I stared down the line to the spot where the mill-wheel had hummed so pleasantly, and the compassionate sentence I was about to utter withered up and died on my lips.
"But to-day—Oh, to-day, sir—"
"What's happening to-day?"
"She's comin' down to see me for an hour or two; an' I've got a holiday to meet her. 'Tis our Golden Weddin', sir."
"But why are you meeting her at this station instead of Tregarrick? She can't walk, and you have no horse and trap; whereas there's always a 'bus at Tregarrick."
"Well, you see, sir, there's a very tidy little cottage below where they sell ginger-beer, an' I've got a whack o' vittles in the basket here, besides what William is bringin'—William an' his wife are comin' down with her.
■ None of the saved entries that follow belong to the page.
==> config.mk <==
export PLATFORM = sky130hd
export DESIGN_NAME = fsr_ctrl
export DESIGN_NICKNAME = d
export VERILOG_FILES = /design/src/common/fsr_pkg.sv /design/src/design/fsr_ctrl.sv
export SDC_FILE = /design/constraint.sdc
export NUM_CORES = 1
export LEC_CHECK = 0
export ABC_AREA = 1
export BUFFER_PORTS_ARGS = -buffer_cell sky130_fd_sc_hd__buf_2
export CAP_MARGIN = 20
export CORE_UTILIZATION = 57
export DETAILED_ROUTE_END_ITERATION = 16
export GPL_TIMING_DRIVEN = 0
export PLACE_DENSITY_LB_ADDON = 0.3
export SLEW_MARGIN = 20
export SYNTH_ARGS = -nofsm -noshare
export SYNTH_HDL_FRONTEND = slang
export SYNTH_SLANG_ARGS = --single-unit
==> constraint.sdc <==
create_clock -name sys_clk_i -period 4.2 [get_ports sys_clk_i]
set_input_delay 0.84 -clock sys_clk_i [delete_from_list [all_inputs] [get_ports sys_clk_i]]
set_output_delay 0.84 -clock sys_clk_i [all_outputs]
set_load 0.01 [all_outputs]
==> src/common/fsr_pkg.sv <==
// Purpose: constants and types for the flash suspend/resume/reset control
// Assumes: 250 MHz system clock, SPI mode 0 framing on the link pins
// Notes:   classes on cmd come from the surrounding opcode decoder
package fsr_pkg;

   localparam int SEC_W = 10;
   localparam int PG_W  = 8;

   // opcode values of the reset pair
   localparam logic [7:0] OPC_RST_EN  = 8'h66;
   localparam logic [7:0] OPC_RST_MEM = 8'h99;
   localparam logic [3:0] FRAME_BITS  = 4'h8;

   // flag byte layout and reset value
   localparam int         FL_PEC      = 7;
   localparam int         FL_ERS_SUSP = 6;
   localparam int         FL_PRG_ERR  = 4;
   localparam int         FL_PRG_SUSP = 2;
   localparam logic [7:0] FLAG_RST    = 8'h80;

   // suspend latencies
   localparam int          CLK_MHZ          = 250;
   localparam int          PRG_SUSP_LAT_US  = 7;
   localparam int          ERS_SUSP_LAT_US  = 15;
   localparam logic [11:0] PRG_SUSP_CYC = 12'(PRG_SUSP_LAT_US * CLK_MHZ);
   localparam logic [11:0] ERS_SUSP_CYC = 12'(ERS_SUSP_LAT_US * CLK_MHZ);

   typedef enum logic [3:0] {
      ST_STANDBY = 4'h1,
      ST_BUSY    = 4'h2,
      ST_PSUSP   = 4'h4,
      ST_ESUSP   = 4'h8
   } fsr_state_t;

   typedef enum logic [3:0] {
      CL_READ   = 4'h0, // array reads
      CL_PROG   = 4'h1, // page programs
      CL_SERASE = 4'h2, // sector erase
      CL_SSE    = 4'h3, // subsector erase
      CL_WREG   = 4'h4, // status or nonvolatile config write
      CL_WNV    = 4'h5, // otp program, die erase
      CL_WVOL   = 4'h6, // volatile writes, enables, address, lock
      CL_CLRFL  = 4'h7, // clear flag status
      CL_RDSR   = 4'h8, // status or flag status read
      CL_SUSP   = 4'h9,
      CL_RESUME = 4'ha,
      CL_OTHER  = 4'hb
   } fsr_cls_t;

   typedef enum logic [2:0] {
      OP_PROG  = 3'h0,
      OP_ERASE = 3'h1,
      OP_SSE   = 3'h2,
      OP_WREG  = 3'h3,
      OP_WNV   = 3'h4
   } fsr_kind_t;

   typedef struct packed {
      fsr_cls_t         cls;
      logic [SEC_W-1:0] sector;
      logic [PG_W-1:0]  page;
   } fsr_cmd_t;

   typedef struct packed {
      fsr_kind_t        kind;
      logic [SEC_W-1:0] sector;
      logic [PG_W-1:0]  page;
      logic             resumed; // skip lock check on restart
   } fsr_op_t;

endpackage : fsr_pkg
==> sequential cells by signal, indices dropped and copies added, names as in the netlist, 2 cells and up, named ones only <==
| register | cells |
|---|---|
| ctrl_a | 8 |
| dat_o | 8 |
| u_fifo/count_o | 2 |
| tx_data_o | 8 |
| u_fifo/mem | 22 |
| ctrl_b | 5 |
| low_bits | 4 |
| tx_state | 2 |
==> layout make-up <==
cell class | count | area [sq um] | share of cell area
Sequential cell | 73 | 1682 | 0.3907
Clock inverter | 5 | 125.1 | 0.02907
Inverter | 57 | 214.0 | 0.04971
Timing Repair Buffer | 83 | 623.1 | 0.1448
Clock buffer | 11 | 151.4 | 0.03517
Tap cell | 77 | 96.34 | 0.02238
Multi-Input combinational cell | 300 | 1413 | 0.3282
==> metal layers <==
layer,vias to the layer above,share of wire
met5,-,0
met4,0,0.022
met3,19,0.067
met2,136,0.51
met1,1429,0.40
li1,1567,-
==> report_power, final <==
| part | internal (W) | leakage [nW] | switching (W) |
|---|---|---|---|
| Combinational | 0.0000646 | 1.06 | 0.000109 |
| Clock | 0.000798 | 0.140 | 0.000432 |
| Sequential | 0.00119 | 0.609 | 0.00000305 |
==> config.mk <==
export PLATFORM = sky130hd
export DESIGN_NAME = spi_buffered_flags_data_port
export DESIGN_NICKNAME = d
export VERILOG_FILES = /design/src/logic/spi_buf_pkg.sv /design/src/logic/spi_buffered_flags_data_port.sv
export SDC_FILE = /design/constraint.sdc
export NUM_CORES = 1
export LEC_CHECK = 0
export ABC_CLOCK_PERIOD_IN_PS = 3350
export BUFFER_PORTS_ARGS = -buffer_cell sky130_fd_sc_hd__buf_2
export CAP_MARGIN = 20
export CORE_MARGIN = 1.5
export CORE_UTILIZATION = 45
export CTS_BUF_LIST = sky130_fd_sc_hd__clkbuf_4
export CTS_CLUSTER_SIZE = 12
export DETAILED_ROUTE_END_ITERATION = 12
export GPL_ROUTABILITY_DRIVEN = 0
export PLACE_DENSITY = 0.69
export SLEW_MARGIN = 20
export SYNTH_ARGS = -nofsm -noshare
export SYNTH_HDL_FRONTEND = slang
export SYNTH_SLANG_ARGS = --single-unit
==> constraint.sdc <==
create_clock -name pclk -period 3.35 [get_ports pclk]
set_clock_uncertainty 0.1 [all_clocks]
set_input_delay 0.5025 -clock pclk [delete_from_list [all_inputs] [get_ports pclk]]
set_output_delay 0.5025 -clock pclk [all_outputs]
set_load 0.05 [all_outputs]
==> src/logic/spi_buf_pkg.sv <==
/*
  Constants and carrier types for the buffered serial data port.
  Assumes an APB master on pclk and a serial peer on the pin side.
*/
package spi_buf_pkg;
  localparam logic [7:0] ADDR_CTRL = 8'h00;
  localparam logic [7:0] ADDR_IEN = 8'h08;
  localparam logic [7:0] ADDR_FLAGS = 8'h0C;
  localparam logic [7:0] ADDR_DATA = 8'h10;
  localparam int CTRL_MASTER = 0;
  localparam int CTRL_IGNORE = 1;
  localparam int CTRL_BUFFER_MODE_ENABLE = 2;
  localparam int FL_RXC = 7;
  localparam int FL_TXC = 6;
  localparam int FL_DRE = 5;
  localparam int FL_SS = 4;
  localparam int FL_OVF = 0;
  localparam int FL_IF = 7;
  localparam logic [2:0] SCK_HALF = 3'h3;
  localparam logic [2:0] BIT_LAST = 3'h7;
  typedef struct packed {
    logic sck;
    logic mosi;
  } pin_out_t;
endpackage : spi_buf_pkg

==> src/logic/spi_buffered_flags_data_port.sv <==
/*
  Buffered serial port: flags, data mapping, shifter and APB slave.
  Assumes pclk-synchronous pins; sck mode 0, MSB first.
*/
// The APB register port was chosen for this implementation.
`timescale 1ns/1ps
`default_nettype none
module spi_buffered_flags_data_port (
  input wire logic pclk,
  input wire logic presetn,
  input wire logic psel,
  input wire logic penable,
  input wire logic pwrite,
  input wire logic [7:0] paddr,
  input wire logic [31:0] pwdata,
  output logic [31:0] prdata,
  output logic pready,
  output logic pslverr,
  input wire logic ss_n_in,
  input wire logic sck_in,
  input wire logic mosi_in,
  input wire logic miso_in,
  output spi_buf_pkg::pin_out_t pins_out,
  output logic sck_oe,
  output logic mosi_oe,
  output logic miso_out,
  output logic irq
);
  import spi_buf_pkg::*;

  typedef enum logic [2:0] {
    ST_IDLE = 3'b001,
    ST_LOW = 3'b010,
    ST_HIGH = 3'b100
  } st_t;

  st_t st_q, st_d;
  logic [2:0] ctrl_q, ctrl_d;
  logic [7:0] ien_q, ien_d;
  logic rxc_q, rxc_d, txc_q, txc_d, ssf_q, ssf_d, ovf_q, ovf_d;
  logic [7:0] sh_q, sh_d, txb_q, txb_d, rx0_q, rx0_d, rx1_q, rx1_d;
  logic txf_q, txf_d, v0_q, v0_d, v1_q, v1_d, pend_q, pend_d;
  logic [2:0] bit_q, bit_d, div_q, div_d;
  logic sck_q, sck_d, sckp_q, sckp_d, ssp_q, ssp_d;
  logic [31:0] prdata_d;
  logic irq_d;
  logic wr, rd, master, buffer_mode_enable, done, sample, shift_ev, slv_active;
  logic pready_d, rxb_q, rxb_d;

  // One wait state so registered read data stands at the pready edge
  assign pready_d = psel & penable & ~pready;
  assign wr = psel & penable & pready & pwrite;
  assign rd = psel & penable & pready & ~pwrite;
  assign master = ctrl_q[CTRL_MASTER];
  assign buffer_mode_enable = ctrl_q[CTRL_BUFFER_MODE_ENABLE];
  assign slv_active = ~master & ~ss_n_in;

  // Master clock generation and bit counting
  always_comb begin
    st_d = st_q;
    div_d = div_q + 3'h1;
    sck_d = sck_q;
    bit_d = bit_q;
    sample = 1'b0;
    shift_ev = 1'b0;
    done = 1'b0;
    sckp_d = sck_in;
    ssp_d = ss_n_in;
    case (st_q)
      ST_IDLE: begin
        div_d = 3'h0;
        bit_d = 3'h0;
        sck_d = 1'b0;
        if (master && pend_q) begin
          st_d = ST_LOW;
        end
      end
      ST_LOW: begin
        if (!master) begin
          st_d = ST_IDLE;
        end else if (div_q == SCK_HALF) begin
          div_d = 3'h0;
          sck_d = 1'b1;
          sample = 1'b1;
          st_d = ST_HIGH;
        end
      end
      ST_HIGH: begin
        if (!master) begin
          st_d = ST_IDLE;
        end else if (div_q == SCK_HALF) begin
          div_d = 3'h0;
          sck_d = 1'b0;
          shift_ev = 1'b1;
          bit_d = bit_q + 3'h1;
          if (bit_q == BIT_LAST) begin
            done = 1'b1;
            st_d = ST_IDLE;
          end else begin
            st_d = ST_LOW;
          end
        end
      end
      default: st_d = ST_IDLE;
    endcase
    // Slave side follows the external clock edges
    if (slv_active && sck_in && !sckp_q) begin
      sample = 1'b1;
    end
    if (slv_active && !sck_in && sckp_q) begin
      shift_ev = 1'b1;
      bit_d = bit_q + 3'h1;
      done = (bit_q == BIT_LAST);
    end
    if (!master && ss_n_in) begin
      bit_d = 3'h0;
    end
  end

  // Data path, flags and register writes
  always_comb begin
    ctrl_d = ctrl_q;
    ien_d = ien_q;
    sh_d = sh_q;
    txb_d = txb_q;
    txf_d = txf_q;
    rx0_d = rx0_q;
    rx1_d = rx1_q;
    v0_d = v0_q;
    v1_d = v1_q;
    pend_d = pend_q;
    txc_d = txc_q;
    ssf_d = ssf_q;
    ovf_d = ovf_q;
    rxb_d = rxb_q;
    if (wr && paddr == ADDR_CTRL) begin
      ctrl_d = pwdata[2:0];
    end
    if (wr && paddr == ADDR_IEN) begin
      ien_d = pwdata[7:0];
    end
    // Write-one clears; hardware sets below take priority
    if (wr && paddr == ADDR_FLAGS) begin
      if (pwdata[FL_TXC]) txc_d = 1'b0;
      if (pwdata[FL_SS]) ssf_d = 1'b0;
      if (pwdata[FL_OVF]) ovf_d = 1'b0;
      if (pwdata[FL_RXC] && buffer_mode_enable) begin
        v0_d = 1'b0;
        v1_d = 1'b0;
      end
    end
    if (rd && paddr == ADDR_DATA) begin
      ovf_d = 1'b0;
      if (buffer_mode_enable) begin
        rx0_d = rx1_q;
        v0_d = v1_q;
        v1_d = 1'b0;
      end
    end
    // Capture on the rising edge, shift on the falling one, so the
    // output bit never moves while the far side samples it
    if (sample) begin
      rxb_d = master ? miso_in : mosi_in;
    end
    if (shift_ev) begin
      sh_d = {sh_q[6:0], rxb_q};
    end
    if (done) begin
      pend_d = 1'b0;
      if (!buffer_mode_enable) begin
        rx0_d = sh_d;
        v0_d = 1'b1;
      end else if (!v0_d) begin
        rx0_d = sh_d;
        v0_d = 1'b1;
      end else if (!v1_d) begin
        rx1_d = sh_d;
        v1_d = 1'b1;
      end else if (txf_q || pend_q) begin
        ovf_d = 1'b1;
      end
      if (txf_q) begin
        sh_d = txb_q;
        txf_d = 1'b0;
        pend_d = 1'b1;
      end else begin
        txc_d = 1'b1;
      end
    end
    if (wr && paddr == ADDR_DATA) begin
      if (buffer_mode_enable && (pend_q || st_q != ST_IDLE)) begin
        txb_d = pwdata[7:0];
        txf_d = 1'b1;
      end else begin
        sh_d = pwdata[7:0];
        pend_d = 1'b1;
      end
    end
    // Select pulled low while master and not ignored: hand over to slave
    if (master && !ctrl_q[CTRL_IGNORE] && !ss_n_in && ssp_q) begin
      ctrl_d[CTRL_MASTER] = 1'b0;
      ssf_d = 1'b1;
    end
  end

  // Read mux and interrupt request
  always_comb begin
    prdata_d = 32'h0000_0000;
    if (psel && penable && !pready) begin
      case (paddr)
        ADDR_CTRL: prdata_d = {29'h0, ctrl_q};
        ADDR_IEN: prdata_d = {24'h0, ien_q};
        ADDR_FLAGS: begin
          if (buffer_mode_enable) begin
            prdata_d[FL_RXC] = v0_q;
            prdata_d[FL_TXC] = txc_q;
            prdata_d[FL_DRE] = ~txf_q;
            prdata_d[FL_SS] = ssf_q;
            prdata_d[FL_OVF] = ovf_q;
          end else begin
            prdata_d[FL_IF] = v0_q | ssf_q;
          end
        end
        ADDR_DATA: prdata_d = {24'h0, rx0_q};
        default: prdata_d = 32'h0000_0000;
      endcase
    end
    if (buffer_mode_enable) begin
      irq_d = (v0_q & ien_q[FL_RXC]) | (txc_q & ien_q[FL_TXC])
        | (~txf_q & ien_q[FL_DRE]) | (ssf_q & ien_q[FL_SS]);
    end else begin
      irq_d = (v0_q | ssf_q) & ien_q[0];
    end
  end

  // State registers
  always_ff @(posedge pclk or negedge presetn) begin
    if (!presetn) begin
      st_q <= ST_IDLE;
      ctrl_q <= 3'h0;
      ien_q <= 8'h00;
      sh_q <= 8'h00;
      txb_q <= 8'h00;
      rx0_q <= 8'h00;
      rx1_q <= 8'h00;
      {txf_q, v0_q, v1_q, pend_q} <= 4'h0;
      {txc_q, ssf_q, ovf_q} <= 3'h0;
      bit_q <= 3'h0;
      div_q <= 3'h0;
      {sck_q, sckp_q} <= 2'h0;
      ssp_q <= 1'b1;
      rxb_q <= 1'b0;
      prdata <= 32'h0000_0000;
      pready <= 1'b0;
      pslverr <= 1'b0;
      pins_out <= '0;
      sck_oe <= 1'b0;
      mosi_oe <= 1'b0;
      miso_out <= 1'b0;
      irq <= 1'b0;
    end else begin
      st_q <= st_d;
      ctrl_q <= ctrl_d;
      ien_q <= ien_d;
      sh_q <= sh_d;
      txb_q <= txb_d;
      rx0_q <= rx0_d;
      rx1_q <= rx1_d;
      {txf_q, v0_q, v1_q, pend_q} <= {txf_d, v0_d, v1_d, pend_d};
      {txc_q, ssf_q, ovf_q} <= {txc_d, ssf_d, ovf_d};
      bit_q <= bit_d;
      div_q <= div_d;
      {sck_q, sckp_q} <= {sck_d, sckp_d};
      ssp_q <= ssp_d;
      rxb_q <= rxb_d;
      prdata <= prdata_d;
      pready <= pready_d;
      pslverr <= 1'b0;
      pins_out.sck <= sck_d;
      pins_out.mosi <= sh_d[7];
      sck_oe <= ctrl_d[CTRL_MASTER];
      mosi_oe <= ctrl_d[CTRL_MASTER];
      miso_out <= sh_d[7];
      irq <= irq_d;
    end
  end

  // Checks
  a_dre_write_clr: assert property (@(posedge pclk) disable iff (!presetn)
    (wr && paddr == ADDR_DATA && buffer_mode_enable && pend_q) |=> txf_q)
    else $error("tx buffer not filled by write");
  a_ovf_read_clr: assert property (@(posedge pclk) disable iff (!presetn)
    (rd && paddr == ADDR_DATA && !done) |=> !ovf_q)
    else $error("overflow not cleared by read");
  a_takeover_slave: assert property (@(posedge pclk) disable iff (!presetn)
    (master && !ctrl_q[CTRL_IGNORE] && !ss_n_in && ssp_q && !wr) |=> (!master && ssf_q))
    else $error("select takeover missed");
  a_ignore_keeps: assert property (@(posedge pclk) disable iff (!presetn)
    (master && ctrl_q[CTRL_IGNORE] && !wr) |=> master)
    else $error("master lost despite ignore");
  a_rx_irq_hold: assert property (@(posedge pclk) disable iff (!presetn)
    (buffer_mode_enable && v0_q && ien_q[FL_RXC]) |=> irq)
    else $error("rx interrupt not requested");
  a_dre_irq_hold: assert property (@(posedge pclk) disable iff (!presetn)
    (buffer_mode_enable && !txf_q && ien_q[FL_DRE]) |=> irq)
    else $error("empty interrupt not requested");
  a_txc_on_done: assert property (@(posedge pclk) disable iff (!presetn)
    (done && !txf_q) |=> txc_q)
    else $error("transfer complete not set");
  a_ovf_when_full: assert property (@(posedge pclk) disable iff (!presetn)
    (done && buffer_mode_enable && v0_q && v1_q && txf_q && !rd && !wr) |=> ovf_q)
    else $error("overflow not set");
  c_master_xfer: cover property (@(posedge pclk) disable iff (!presetn) done && master);
  c_overflow: cover property (@(posedge pclk) disable iff (!presetn) $rose(ovf_q));
  c_takeover: cover property (@(posedge pclk) disable iff (!presetn) $rose(ssf_q));
endmodule : spi_buffered_flags_data_port
`default_nettype wire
They'll take her back by the last train up; an' I thought, as 'twas so little a while, an' the benches here are so comfortable, we'd pass our day 'pon the platform here. 'Tis within sight o' the old home, too, or ruther o' the spot where the old home used to be: an' though 'tis little notice she seems to take o' things, one never can tell if poor creatures in that state hain't pleased behind all their dazed looks. What do you think, sir?"
The whistle sounded up the valley, and mercifully prevented my answer. I saw the woman for an instant as she was brought out of the train and carried to the bench. She did not recognise the man she had married fifty years before: but as we moved out of the station, he was sitting beside her, his face transfigured with a solemn joy.